Note 2 to entry: A “pulse emission” is an emission at one point in time.
[SOURCE: ISO 14067:2018, 3.1.2.4]
3.1.12
greenhouse gas emission
GHG emission
release of a greenhouse gas (3.1.9) into the atmosphere
[SOURCE: ISO 14067:2018, 3.1.2.5]
3.1.13
greenhouse gas emission factor
GHG emission factor
coefficient relating activity data with the greenhouse gas emission (3.1.3)
[SOURCE: ISO 14067:2018, 3.1.2.7]
3.1.14
capital goods emission
CAPEX emission
GHG emissions (3.1.12) related to the manufacturing of capital goods
3.1.15
subdivision
virtual subdivision
decomposition of a unit process into physically or virtually distinguishable sub-process steps with the
possibility to collect data exclusively for those sub-processes
3.1.16
hydrogen
gas mainly composed of hydrogen molecules.
Note 1 to entry: hydrogen molecule is referred as H .
3.1.17
physical relationship
relation between co-products (3.2.4) based on a chosen physical characteristic (e.g., mass, energy content,
volume).
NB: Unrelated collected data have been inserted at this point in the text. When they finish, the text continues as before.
<file path="src/logic/ecod_pkg.sv">
package ecod_pkg;
    // ------------------------------------------------------------
    // Opcode groups by high nibble
    // ------------------------------------------------------------
    typedef enum logic [2:0] {
        ECOD_GRP_BIT = 3'h0,
        ECOD_GRP_BRANCH = 3'h1,
        ECOD_GRP_RMW = 3'h2,
        ECOD_GRP_CONTROL = 3'h3,
        ECOD_GRP_REGMEM = 3'h4
    } ecod_group_e;

    // ------------------------------------------------------------
    // Addressing modes
    // ------------------------------------------------------------
    typedef enum logic [2:0] {
        no_operand_mode = 3'h0,
        literal_operand_mode = 3'h1,
        direct_mode = 3'h2,
        full_address_mode = 3'h3,
        indexed_long_offset_mode = 3'h4,
        indexed_short_offset_mode = 3'h5,
        indexed_plain_mode = 3'h6,
        relative_mode = 3'h7
    } ecod_mode_e;

    // ------------------------------------------------------------
    // Fetch sequencer states, Gray along the usual path
    // ------------------------------------------------------------
    typedef enum logic [2:0] {
        ECOD_ST_OPCODE = 3'h0,
        ECOD_ST_BYTE1 = 3'h1,
        ECOD_ST_BYTE2 = 3'h3,
        ECOD_ST_EXEC = 3'h2,
        ECOD_ST_WAIT = 3'h6
    } ecod_state_e;

    localparam logic [7:0] ECOD_OP_COPY_X_TO_A = 8'h9F;
    localparam logic [7:0] ECOD_OP_WAIT = 8'h8F;
    localparam logic [3:0] ECOD_CYC_COPY_X_TO_A = 4'h2;
    localparam logic [3:0] ECOD_CYC_WAIT = 4'h2;
    localparam logic [3:0] ECOD_CYC_DEFAULT = 4'h2;
    localparam logic [7:0] ECOD_RESET_BYTE = 8'h00;
    localparam logic [15:0] ECOD_RESET_WORD = 16'h0000;
    localparam logic [1:0] ECOD_IMASK_ON_RESET = 2'h1;
endpackage

</file>
<file path="src/logic/ecod_decoder.sv">
// Overview of operation
// (RULE1) Opcode 9F copies index into accumulator in 2 cycles, flags untouched.
// (RULE2) Opcode 8F clears interrupt mask, stops CPU clock until interrupt; 2 cycles.
// (RULE3) High nibble classifies: bit, branch, read-modify-write, control, register/memory.
// (RULE4) Bit-test-and-branch fetches direct address byte then displacement byte.
// (RULE5) 16-bit indexed offset: high byte then low, address is offset plus index.
// (RULE6) Full address mode fetches address high byte then low byte.
// (RULE7) 8-bit indexed offset: one byte added to index gives address.
// (RULE8) Plain indexed: index is the address, no operand bytes.
// (RULE9) Relative branch fetches one displacement byte, applied when taken.
// (RULE10) Operand field is zero, one or two bytes, set by the mode.
// (RULE11) Column is opcode high digit, row low digit; cell gives mode and length.
// (RULE12) Taken displacement is signed, added to next instruction address.
module ecod_decoder
    import ecod_pkg::*;
(
    input wire logic clk,
    input wire logic sys_rst,
    input wire logic [7:0] fetch_data,
    input wire logic fetch_valid,
    input wire logic [7:0] index_reg,
    input wire logic [7:0] acc_in,
    input wire logic [15:0] pc_in,
    input wire logic branch_taken,
    input wire logic irq_pending,
    output logic fetch_req,
    output logic [7:0] cur_opcode,
    output ecod_group_e cur_group,
    output ecod_mode_e cur_mode,
    output logic [1:0] cur_length,
    output logic [15:0] eff_addr,
    output logic [7:0] literal_byte,
    output logic [15:0] branch_target,
    output logic branch_load,
    output logic exec_valid,
    output logic [7:0] acc_out,
    output logic acc_load,
    output logic clear_imask,
    output logic flags_hold,
    output logic cpu_clk_stop
);
    // --------------------------------------------------------
    // Declarations
    // --------------------------------------------------------
    ecod_state_e state;
    ecod_group_e dec_group;
    ecod_mode_e dec_mode;
    logic [1:0] dec_bytes;
    logic dec_bit_branch;
    logic [7:0] byte1;
    logic [7:0] byte2;
    logic [15:0] next_eff;
    logic [15:0] next_target;
    logic [7:0] disp;
    logic [3:0] cyc;
    logic exec_last;
    logic dec_is_branch;

    ecod_classify u_classify (
        .opcode(cur_opcode),
        .group(dec_group),
        .mode(dec_mode),
        .operand_bytes(dec_bytes),
        .bit_branch(dec_bit_branch)
    );

    // --------------------------------------------------------
    // Shared opcode tests
    // --------------------------------------------------------
    function automatic logic is_copy_op(input logic [7:0] op);
        return op == ECOD_OP_COPY_X_TO_A;
    endfunction

    function automatic logic is_wait_op(input logic [7:0] op);
        return op == ECOD_OP_WAIT;
    endfunction

    // Last execute cycle; every end-of-instruction strobe keys off it
    assign exec_last = (state == ECOD_ST_EXEC) && (cyc == 4'h1);
    assign dec_is_branch = (dec_mode == relative_mode) || dec_bit_branch;

    // --------------------------------------------------------
    // Address and target forming
    // --------------------------------------------------------
    always_comb begin
        unique case (cur_mode)
            full_address_mode: next_eff = {byte1, byte2}; // RULE6
            indexed_long_offset_mode: next_eff = 16'({byte1, byte2} + {8'h00, index_reg}); // RULE5
            indexed_short_offset_mode: next_eff = 16'({8'h00, byte1} + {8'h00, index_reg}); // RULE7
            indexed_plain_mode: next_eff = {8'h00, index_reg}; // RULE8
            direct_mode, literal_operand_mode: next_eff = {8'h00, byte1};
            default: next_eff = ECOD_RESET_WORD;
        endcase
        // Bit-test branches carry the displacement in the second byte
        disp = dec_bit_branch ? byte2 : byte1;
        // pc_in points past the last operand byte: the following instruction
        next_target = 16'(pc_in + {{8{disp[7]}}, disp}); // RULE12
    end

    // --------------------------------------------------------
    // Fetch sequencer
    // --------------------------------------------------------
    always_ff @(posedge clk) begin
        if (sys_rst) begin
            state <= ECOD_ST_OPCODE;
        end else begin
            unique case (state)
                ECOD_ST_OPCODE: if (fetch_valid) state <= ECOD_ST_BYTE1;
                ECOD_ST_BYTE1: begin
                    // Decode of the latched opcode settles here; length picks the path
                    if (dec_bytes == 2'h0) state <= ECOD_ST_EXEC; // RULE10
                    else if (fetch_valid && dec_bytes == 2'h1) state <= ECOD_ST_EXEC;
                    else if (fetch_valid) state <= ECOD_ST_BYTE2;
                end
                ECOD_ST_BYTE2: if (fetch_valid) state <= ECOD_ST_EXEC;
                ECOD_ST_EXEC: begin
                    if (cyc > 4'h1) state <= ECOD_ST_EXEC;
                    else if (is_wait_op(cur_opcode)) state <= ECOD_ST_WAIT; // RULE2
                    else state <= ECOD_ST_OPCODE;
                end
                ECOD_ST_WAIT: if (irq_pending) state <= ECOD_ST_OPCODE;
                default: state <= ECOD_ST_OPCODE;
            endcase
        end
    end

    // --------------------------------------------------------
    // Opcode and operand capture
    // --------------------------------------------------------
    always_ff @(posedge clk) begin
        if (sys_rst) begin
            cur_opcode <= ECOD_RESET_BYTE;
            byte1 <= ECOD_RESET_BYTE;
            byte2 <= ECOD_RESET_BYTE;
        end else begin
            if (state == ECOD_ST_OPCODE && fetch_valid) cur_opcode <= fetch_data;
            // First operand byte is the high byte in full address and 16-bit indexed forms, the direct address in bit-test branches
            if (state == ECOD_ST_BYTE1 && fetch_valid && dec_bytes != 2'h0) byte1 <= fetch_data;
            if (state == ECOD_ST_BYTE2 && fetch_valid) byte2 <= fetch_data; // RULE4
        end
    end

    // --------------------------------------------------------
    // Cycle count of execute phase
    // --------------------------------------------------------
    always_ff @(posedge clk) begin
        if (sys_rst) begin
            cyc <= 4'h0;
        end else if (state != ECOD_ST_EXEC) begin
            // Both documented inherent ops take 2 cycles; others use the default
            if (is_copy_op(cur_opcode)) cyc <= ECOD_CYC_COPY_X_TO_A; // RULE1
            else if (is_wait_op(cur_opcode)) cyc <= ECOD_CYC_WAIT; // RULE2
            else cyc <= ECOD_CYC_DEFAULT;
        end else if (cyc != 4'h0) begin
            cyc <= cyc - 4'h1;
        end
    end

    // --------------------------------------------------------
    // Fetch request
    // --------------------------------------------------------
    always_ff @(posedge clk) begin
        if (sys_rst) begin
            fetch_req <= 1'b0;
        end else begin
            // Lags the state by one edge; the far side offers only while it is high
            fetch_req <= (state == ECOD_ST_OPCODE) || (state == ECOD_ST_BYTE2)
                || (state == ECOD_ST_BYTE1 && dec_bytes != 2'h0);
        end
    end

    // --------------------------------------------------------
    // Decode and address outputs
    // --------------------------------------------------------
    always_ff @(posedge clk) begin
        if (sys_rst) begin
            cur_group <= ECOD_GRP_BIT;
            cur_mode <= no_operand_mode;
            cur_length <= 2'h0;
            eff_addr <= ECOD_RESET_WORD;
            literal_byte <= ECOD_RESET_BYTE;
        end else begin
            cur_group <= dec_group; // RULE3
            cur_mode <= dec_mode;
            cur_length <= dec_bytes;
            eff_addr <= next_eff;
            literal_byte <= byte1;
        end
    end

    // --------------------------------------------------------
    // Branch outputs
    // --------------------------------------------------------
    always_ff @(posedge clk) begin
        if (sys_rst) begin
            branch_target <= ECOD_RESET_WORD;
            branch_load <= 1'b0;
        end else begin
            branch_target <= next_target;
            // Taken branch loads the pc once, at the end of execute
            branch_load <= exec_last && branch_taken && dec_is_branch; // RULE9
        end
    end

    // --------------------------------------------------------
    // Execute strobe and accumulator copy
    // --------------------------------------------------------
    always_ff @(posedge clk) begin
        if (sys_rst) begin
            exec_valid <= 1'b0;
            acc_out <= ECOD_RESET_BYTE;
            acc_load <= 1'b0;
            flags_hold <= 1'b0;
        end else begin
            exec_valid <= exec_last;
            acc_out <= index_reg;
            acc_load <= exec_last && is_copy_op(cur_opcode); // RULE1
            flags_hold <= (state == ECOD_ST_EXEC) && is_copy_op(cur_opcode); // RULE1
        end
    end

    // --------------------------------------------------------
    // Wait control
    // --------------------------------------------------------
    always_ff @(posedge clk) begin
        if (sys_rst) begin
            clear_imask <= 1'b0;
            cpu_clk_stop <= 1'b0;
        end else begin
            clear_imask <= exec_last && is_wait_op(cur_opcode); // RULE2
            // Clock stays stopped until an interrupt is pending
            cpu_clk_stop <= (state == ECOD_ST_WAIT) && !irq_pending; // RULE2
        end
    end
endmodule

</file>
<file path="src/logic/ecod_classify.sv">
module ecod_classify
    import ecod_pkg::*;
(
    input wire logic [7:0] opcode,
    output ecod_group_e group,
    output ecod_mode_e mode,
    output logic [1:0] operand_bytes,
    output logic bit_branch
);
    // --------------------------------------------------------
    // Map column decode
    // --------------------------------------------------------
    always_comb begin
        bit_branch = 1'b0;
        unique case (opcode[7:4])
            4'h0, 4'h1: group = ECOD_GRP_BIT; // RULE3
            4'h2: group = ECOD_GRP_BRANCH;
            4'h3, 4'h4, 4'h5, 4'h6, 4'h7: group = ECOD_GRP_RMW;
            4'h8, 4'h9: group = ECOD_GRP_CONTROL;
            default: group = ECOD_GRP_REGMEM;
        endcase
        unique case (opcode[7:4]) // RULE11
            4'h0: begin
                mode = direct_mode;
                operand_bytes = 2'h2; // RULE4
                bit_branch = 1'b1;
            end
            4'h1, 4'h3, 4'hB: begin
                mode = direct_mode;
                operand_bytes = 2'h1;
            end
            4'h2: begin
                mode = relative_mode;
                operand_bytes = 2'h1; // RULE9
            end
            4'h6, 4'hE: begin
                mode = indexed_short_offset_mode;
                operand_bytes = 2'h1; // RULE7
            end
            4'h7, 4'hF: begin
                mode = indexed_plain_mode;
                operand_bytes = 2'h0; // RULE8
            end
            4'hA: begin
                // Row D of this column is a relative call
                mode = (opcode[3:0] == 4'hD) ? relative_mode : literal_operand_mode;
                operand_bytes = 2'h1;
            end
            4'hC: begin
                mode = full_address_mode;
                operand_bytes = 2'h2; // RULE6
            end
            4'hD: begin
                mode = indexed_long_offset_mode;
                operand_bytes = 2'h2; // RULE5
            end
            default: begin
                mode = no_operand_mode;
                operand_bytes = 2'h0;
            end
        endcase
    end
endmodule

</file>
A physical relationship can be used (1) to allocate input flows to co-products (3.2.4) based on the
specific function the inputs perform in relation to the individual co-products (3.2.4) and/or (2) to allocate
GHG emissions (3.1.12) to the individual co-products (3.2.4)
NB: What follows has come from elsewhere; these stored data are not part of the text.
## src/rtl/bsih_map.vh

```
// constants for the backplane system control and interrupt block
// assumes one 25 MHz clock domain; all backplane pins arrive asynchronous
// Functional notes
// - only backplane interrupt levels enabled by strap are honoured, seven levels
// - an accepted interrupt first requests the bus and waits for grant
// - after grant run acknowledge cycle, pass the interrupter's vector on
// - power-fail low raises the non-maskable interrupt when that level is enabled
// - as system controller accept requests on five priority levels
// - grant goes to the highest priority pending requester
// - as system controller drive a 16 MHz clock onto the backplane
// - as system controller hold backplane reset low while board is in reset
// - as system controller raise bus fault when no slave answers a cycle
// - timeout selectable as 8, 16, 32 or 64 us, or disabled
// - arbiter, clock, reset and timeout act only when strapped as controller
// - addresses f70000 to f70019 decode to status, serial and timer space
// - status register decodes at f70018 on both byte lanes
// - address 01fff0 shows only an image of the control register
// - 32 MHz source divided to 8 MHz processor and 16 MHz backplane clock
// - read-only memory region of 64K bytes over two sockets
// - RAM parity generated and checked by option; retry, then bus fault
// - 128K byte dynamic RAM has its own refresh control
// - backplane RAM base on 1K boundaries inside a selectable 256K block
// - RAM waits: writes 0-1, reads 2-3, parity reads 3-4
// - unowned backplane access requests bus itself, releases after access
`ifndef BSIH_MAP_VH
`define BSIH_MAP_VH
`define BSIH_STATUS_ADDR   24'hf70018
`define BSIH_IO_LO_ADDR    24'hf70000
`define BSIH_IO_HI_ADDR    24'hf70019
`define BSIH_TIMER_LO_ADDR 24'hf70000
`define BSIH_TIMER_HI_ADDR 24'hf7000f
`define BSIH_SERIAL_LO     24'hf70010
`define BSIH_SERIAL_HI     24'hf70017
`define BSIH_CTRL_IMG_ADDR 24'h01fff0
`define BSIH_ROM_BASE      24'hf00000
`define BSIH_ROM_TOP       24'hf0ffff
`define BSIH_ROM_SOCK_BIT  15
`define BSIH_RAM_TOP       24'h01ffff
`define BSIH_CTRL_RESET    16'h0000
`define BSIH_CTRL_REQ_BIT  0
`define BSIH_CTRL_WP_BIT   1
`define BSIH_TMO_8_US      8
`define BSIH_CLK_MHZ       25
`define BSIH_TMO_8_CYC     (`BSIH_TMO_8_US * `BSIH_CLK_MHZ)
`define BSIH_REFRESH_CYC   375
`define BSIH_WAIT_WR       3'h1
`define BSIH_WAIT_RD       3'h2
`define BSIH_WAIT_RDP      3'h3
`endif

```

## src/rtl/bsih_arbiter.v

```verilog
// priority arbiter for five backplane request levels
// assumes requests are already synchronised to mclk
module bsih_arbiter #(
  parameter LEVELS = 5
) (
  input  wire [LEVELS-1:0] req,
  input  wire              enable,
  output reg  [LEVELS-1:0] grant_next
);
  integer i;
  reg found;
  // highest index wins, one grant at most
  always @*
  begin
    grant_next = {LEVELS{1'b0}};
    found = 1'b0;
    for (i = LEVELS-1; i >= 0; i = i - 1)
    begin
      if (enable && req[i] && !found)
      begin
        grant_next[i] = 1'b1;
        found = 1'b1;
      end
    end
  end
endmodule

```

## src/rtl/bsih_top.v

```verilog
// backplane system control, interrupt handling and local decode
// assumes backplane pins are asynchronous; processor bus is on mclk
`include "bsih_map.vh"
module bsih_top #(
  parameter TMO_BASE = `BSIH_TMO_8_CYC,
  parameter REF_CYC  = `BSIH_REFRESH_CYC
) (
  input  wire        mclk,
  input  wire        resetn,
  input  wire        sysctl_strap,
  input  wire [6:0]  irq_level_enable,
  input  wire [2:0]  own_req_level,
  input  wire [2:0]  tmo_select,
  input  wire        parity_enable,
  input  wire [7:0]  ram_base_1k,
  input  wire [1:0]  ram_block_256k,
  input  wire [6:0]  bp_irq_n,
  input  wire        power_fail_line_n,
  input  wire [4:0]  bp_req,
  input  wire        bp_grant_in,
  input  wire        bp_ack_n,
  input  wire        bp_strobe_n,
  input  wire [7:0]  bp_data_in,
  input  wire [23:0] bp_addr,
  input  wire        cpu_strobe,
  input  wire        cpu_write,
  input  wire        cpu_offboard,
  input  wire [23:0] cpu_addr,
  input  wire [15:0] cpu_wdata,
  input  wire [1:0]  cpu_lanes,
  input  wire [15:0] board_state,
  input  wire        parity_bad,
  output reg         sys_clk_out,
  output reg         host_clk_out,
  output reg         bp_reset_n_out,
  output reg         bus_fault_signal,
  output reg  [4:0]  bp_grant_out,
  output reg         own_bus_req,
  output reg  [2:0]  own_req_lvl_out,
  output reg         iack_out,
  output reg  [2:0]  iack_level,
  output reg  [2:0]  host_irq_level,
  output reg  [7:0]  irq_vector,
  output reg         vector_valid,
  output reg  [15:0] cpu_rdata,
  output reg         cpu_ack,
  output reg         sel_status,
  output reg         sel_serial,
  output reg         sel_timer,
  output reg         sel_rom,
  output reg         rom_socket,
  output reg         sel_ram,
  output reg         ram_refresh,
  output reg         ram_bp_hit
);
  localparam ST_IDLE = 3'd0;
  localparam ST_REQ  = 3'd1;
  localparam ST_IACK = 3'd2;
  localparam ST_DONE = 3'd3;
  localparam NSYNC = 7 + 1 + 5 + 1 + 1 + 1;
  // idle pin levels, so leaving reset shows no false edge
  localparam [NSYNC-1:0] SYNC_IDLE = {7'h7f, 1'b1, 5'h00, 1'b0, 1'b1, 1'b1};

  // three-stage synchronisers, change counts when stages two and three agree
  wire [NSYNC-1:0] raw_in;
  reg  [NSYNC-1:0] s1_reg;
  reg  [NSYNC-1:0] s2_reg;
  reg  [NSYNC-1:0] s3_reg;
  reg  [NSYNC-1:0] clean_reg;
  assign raw_in = {bp_irq_n, power_fail_line_n, bp_req, bp_grant_in,
                   bp_ack_n, bp_strobe_n};
  genvar g;
  generate
    for (g = 0; g < NSYNC; g = g + 1)
    begin : sync
      always @(posedge mclk)
      begin
        if (!resetn)
        begin
          s1_reg[g] <= SYNC_IDLE[g];
          s2_reg[g] <= SYNC_IDLE[g];
          s3_reg[g] <= SYNC_IDLE[g];
          clean_reg[g] <= SYNC_IDLE[g];
        end
        else
        begin
          s1_reg[g] <= raw_in[g];
          s2_reg[g] <= s1_reg[g];
          s3_reg[g] <= s2_reg[g];
          if (s2_reg[g] == s3_reg[g])
            clean_reg[g] <= s3_reg[g];
        end
      end
    end
  endgenerate
  wire [6:0] irq_act  = ~clean_reg[15:9];
  wire       pfail    = ~clean_reg[8];
  wire [4:0] req_s    = clean_reg[7:3];
  wire       grant_s  = clean_reg[2];
  wire       ack_s    = ~clean_reg[1];
  wire       strobe_s = ~clean_reg[0];

  // clocks: 25 MHz stands for the 32 MHz source; halves and quarters it
  reg [1:0] div_reg;
  always @(posedge mclk)
  begin
    if (!resetn)
      div_reg <= 2'h0;
    else
      div_reg <= div_reg + 2'h1;
  end

  // system controller outputs: clock, reset, arbiter
  wire [4:0] grant_next;
  bsih_arbiter #(
    .LEVELS (5)
  ) u_arb (
    .req        (req_s),
    .enable     (sysctl_strap),
    .grant_next (grant_next)
  );
  always @(posedge mclk)
  begin
    if (!resetn)
    begin
      sys_clk_out    <= 1'b0;
      host_clk_out   <= 1'b0;
      bp_reset_n_out <= 1'b1;
      bp_grant_out   <= 5'h00;
    end
    else
    begin
      sys_clk_out    <= sysctl_strap & div_reg[0];
      host_clk_out   <= div_reg[1];
      bp_reset_n_out <= ~(sysctl_strap & ~board_state[0]);
      bp_grant_out   <= grant_next;
    end
  end

  // bus timeout counter, restarted per backplane strobe
  reg  [13:0] tmo_cnt_reg;
  reg  [13:0] tmo_limit;
  reg         strobe_d_reg;
  reg         tmo_fault_reg;
  always @*
  begin
    case (tmo_select[1:0])
      2'd0:    tmo_limit = TMO_BASE[13:0];
      2'd1:    tmo_limit = TMO_BASE[12:0] * 14'd2;
      2'd2:    tmo_limit = TMO_BASE[11:0] * 14'd4;
      default: tmo_limit = TMO_BASE[10:0] * 14'd8;
    endcase
  end
  always @(posedge mclk)
  begin
    if (!resetn)
    begin
      tmo_cnt_reg   <= 14'h0000;
      strobe_d_reg  <= 1'b0;
      tmo_fault_reg <= 1'b0;
    end
    else
    begin
      strobe_d_reg <= strobe_s;
      if (strobe_s && !strobe_d_reg)
      begin
        tmo_cnt_reg   <= 14'h0000;
        tmo_fault_reg <= 1'b0;
      end
      else if (!strobe_s || ack_s)
        tmo_fault_reg <= 1'b0;
      else if (sysctl_strap && !tmo_select[2])
      begin
        if (tmo_cnt_reg >= tmo_limit - 14'h0001)
          tmo_fault_reg <= 1'b1;
        else
          tmo_cnt_reg <= tmo_cnt_reg + 14'h0001;
      end
    end
  end

  // interrupt handler sequence: request, acknowledge, vector
  reg [2:0] ih_state_reg;
  reg [2:0] best_lvl;
  integer k;
  always @*
  begin
    best_lvl = 3'd0;
    for (k = 0; k < 7; k = k + 1)
    begin
      if (irq_act[k] && irq_level_enable[k])
        best_lvl = k[2:0] + 3'd1;
    end
  end
  // off-board cycle request handling
  reg cpu_own_reg;
  reg [15:0] ctrl_reg;
  always @(posedge mclk)
  begin
    if (!resetn)
    begin
      ih_state_reg   <= ST_IDLE;
      iack_out       <= 1'b0;
      iack_level     <= 3'd0;
      irq_vector     <= 8'h00;
      vector_valid   <= 1'b0;
      host_irq_level <= 3'd0;
      cpu_own_reg    <= 1'b0;
    end
    else
    begin
      vector_valid <= 1'b0;
      if (pfail && irq_level_enable[6])
        host_irq_level <= 3'd7;
      else
        host_irq_level <= best_lvl;
      cpu_own_reg <= cpu_strobe & cpu_offboard; // held until access ends
      case (ih_state_reg)
        ST_IDLE:
          if (best_lvl != 3'd0)
          begin
            iack_level   <= best_lvl;
            ih_state_reg <= ST_REQ;
          end
        ST_REQ:
          if (grant_s)
          begin
            iack_out     <= 1'b1;
            ih_state_reg <= ST_IACK;
          end
        ST_IACK:
          if (ack_s)
          begin
            irq_vector   <= bp_data_in;
            vector_valid <= 1'b1;
            iack_out     <= 1'b0;
            ih_state_reg <= ST_DONE;
          end
          else if (tmo_fault_reg)
          begin
            iack_out     <= 1'b0;
            ih_state_reg <= ST_DONE;
          end
        ST_DONE:
          if (!ack_s)
            ih_state_reg <= ST_IDLE;
        default:
          ih_state_reg <= ST_IDLE;
      endcase
    end
  end

  // bus request output and level
  always @(posedge mclk)
  begin
    if (!resetn)
    begin
      own_bus_req     <= 1'b0;
      own_req_lvl_out <= 3'd0;
    end
    else
    begin
      own_bus_req <= (ih_state_reg == ST_REQ) || (ih_state_reg == ST_IACK)
                     || cpu_own_reg || ctrl_reg[`BSIH_CTRL_REQ_BIT];
      own_req_lvl_out <= own_req_level;
    end
  end

  // local address decode
  wire hit_io     = (cpu_addr >= `BSIH_IO_LO_ADDR) && (cpu_addr <= `BSIH_IO_HI_ADDR);
  wire hit_status = hit_io && (cpu_addr[23:1] == `BSIH_STATUS_ADDR >> 1);
  wire hit_img    = (cpu_addr[23:1] == `BSIH_CTRL_IMG_ADDR >> 1);
  wire hit_rom    = (cpu_addr >= `BSIH_ROM_BASE) && (cpu_addr <= `BSIH_ROM_TOP);
  wire hit_ram    = (cpu_addr <= `BSIH_RAM_TOP) && !hit_img;
  reg        img_sel_reg;
  always @(posedge mclk)
  begin
    if (!resetn)
    begin
      sel_status <= 1'b0;
      sel_serial <= 1'b0;
      sel_timer  <= 1'b0;
      sel_rom    <= 1'b0;
      rom_socket <= 1'b0;
      sel_ram    <= 1'b0;
      img_sel_reg <= 1'b0;
      ctrl_reg   <= `BSIH_CTRL_RESET;
    end
    else
    begin
      sel_status <= cpu_strobe && hit_status && (cpu_lanes != 2'b00);
      sel_serial <= cpu_strobe && hit_io && (cpu_addr >= `BSIH_SERIAL_LO)
                    && (cpu_addr <= `BSIH_SERIAL_HI);
      sel_timer  <= cpu_strobe && hit_io && (cpu_addr <= `BSIH_TIMER_HI_ADDR);
      sel_rom    <= cpu_strobe && hit_rom && !cpu_write;
      rom_socket <= cpu_addr[`BSIH_ROM_SOCK_BIT];
      sel_ram    <= cpu_strobe && hit_ram;
      img_sel_reg <= cpu_strobe && hit_img;
      if (cpu_strobe && hit_img && cpu_write)
        ctrl_reg <= cpu_wdata;
    end
  end

  // backplane RAM window: 1K base within 256K block
  always @(posedge mclk)
  begin
    if (!resetn)
      ram_bp_hit <= 1'b0;
    else
      ram_bp_hit <= strobe_s && (bp_addr[23:18] == {4'h0, ram_block_256k})
                    && (bp_addr[17:10] >= ram_base_1k)
                    && ({1'b0, bp_addr[17:10]} < {1'b0, ram_base_1k} + 9'd128);
  end

  // refresh timer
  reg [9:0] ref_cnt_reg;
  always @(posedge mclk)
  begin
    if (!resetn)
    begin
      ref_cnt_reg <= 10'h000;
      ram_refresh <= 1'b0;
    end
    else
    begin
      ram_refresh <= (ref_cnt_reg == REF_CYC[9:0] - 10'h001);
      if (ref_cnt_reg == REF_CYC[9:0] - 10'h001)
        ref_cnt_reg <= 10'h000;
      else
        ref_cnt_reg <= ref_cnt_reg + 10'h001;
    end
  end

  // processor answer: wait cycles, parity retry, read data
  reg [2:0] wait_reg;
  reg       busy_reg;
  reg       retried_reg;
  reg       par_fault_reg;
  reg       local_done_reg;
  always @(posedge mclk)
  begin
    if (!resetn)
    begin
      wait_reg      <= 3'd0;
      busy_reg      <= 1'b0;
      retried_reg   <= 1'b0;
      local_done_reg <= 1'b0;
      par_fault_reg <= 1'b0;
      cpu_ack       <= 1'b0;
      cpu_rdata     <= 16'h0000;
    end
    else
    begin
      cpu_ack       <= 1'b0;
      par_fault_reg <= 1'b0;
      if (!cpu_strobe)
      begin
        busy_reg    <= 1'b0;
        retried_reg <= 1'b0;
        local_done_reg <= 1'b0;
      end
      else if (!busy_reg && sel_ram)
      begin
        busy_reg <= 1'b1;
        wait_reg <= cpu_write ? `BSIH_WAIT_WR :
                    (parity_enable ? `BSIH_WAIT_RDP : `BSIH_WAIT_RD);
      end
      else if (!busy_reg && !local_done_reg
               && (sel_status || img_sel_reg || (cpu_offboard && grant_s && ack_s)))
      begin
        cpu_ack        <= 1'b1;
        local_done_reg <= 1'b1; // one answer per strobe
      end
      else if (busy_reg && wait_reg != 3'd0)
        wait_reg <= wait_reg - 3'd1;
      else if (busy_reg && !cpu_ack)
      begin
        if (parity_enable && !cpu_write && parity_bad && !retried_reg)
        begin
          retried_reg <= 1'b1;
          wait_reg    <= `BSIH_WAIT_RDP;
        end
        else if (parity_enable && !cpu_write && parity_bad)
          par_fault_reg <= 1'b1;
        else
          cpu_ack <= 1'b1;
        if (!(parity_enable && !cpu_write && parity_bad && !retried_reg))
          busy_reg <= 1'b0;
      end
      if (sel_status)
        cpu_rdata <= board_state;
      else if (img_sel_reg)
        cpu_rdata <= ctrl_reg;
      else if (sel_rom || sel_ram)
        cpu_rdata <= 16'h0000;
    end
  end

  // bus fault: timeout or persistent parity failure
  always @(posedge mclk)
  begin
    if (!resetn)
      bus_fault_signal <= 1'b0;
    else
      bus_fault_signal <= tmo_fault_reg | par_fault_reg;
  end
endmodule

```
3.2 Products, product systems and processes
3.2.1
product
any goods or service
Note 1 to entry: The product can be categorized as follows:
— services (e.g. transport);
— software (e.g. computer program, dictionary);

ISO/DIS 19870-1:2025(en)
— hardware (e.g. engine mechanical part);
— processed materials (e.g. lubricant).
[SOURCE: ISO 14040:2006, 3.9]
3.2.2
product flow
products (3.2.1) entering from or leaving to another product system (3.2.3)
[SOURCE: ISO 14040:2006, 3.27]
3.2.3
product system
collection of unit processes with elementary flows (3.2.16) and product flows (3.2.2), performing one or more
defined functions and which models the life cycle (3.4.4) of a product (3.2.1)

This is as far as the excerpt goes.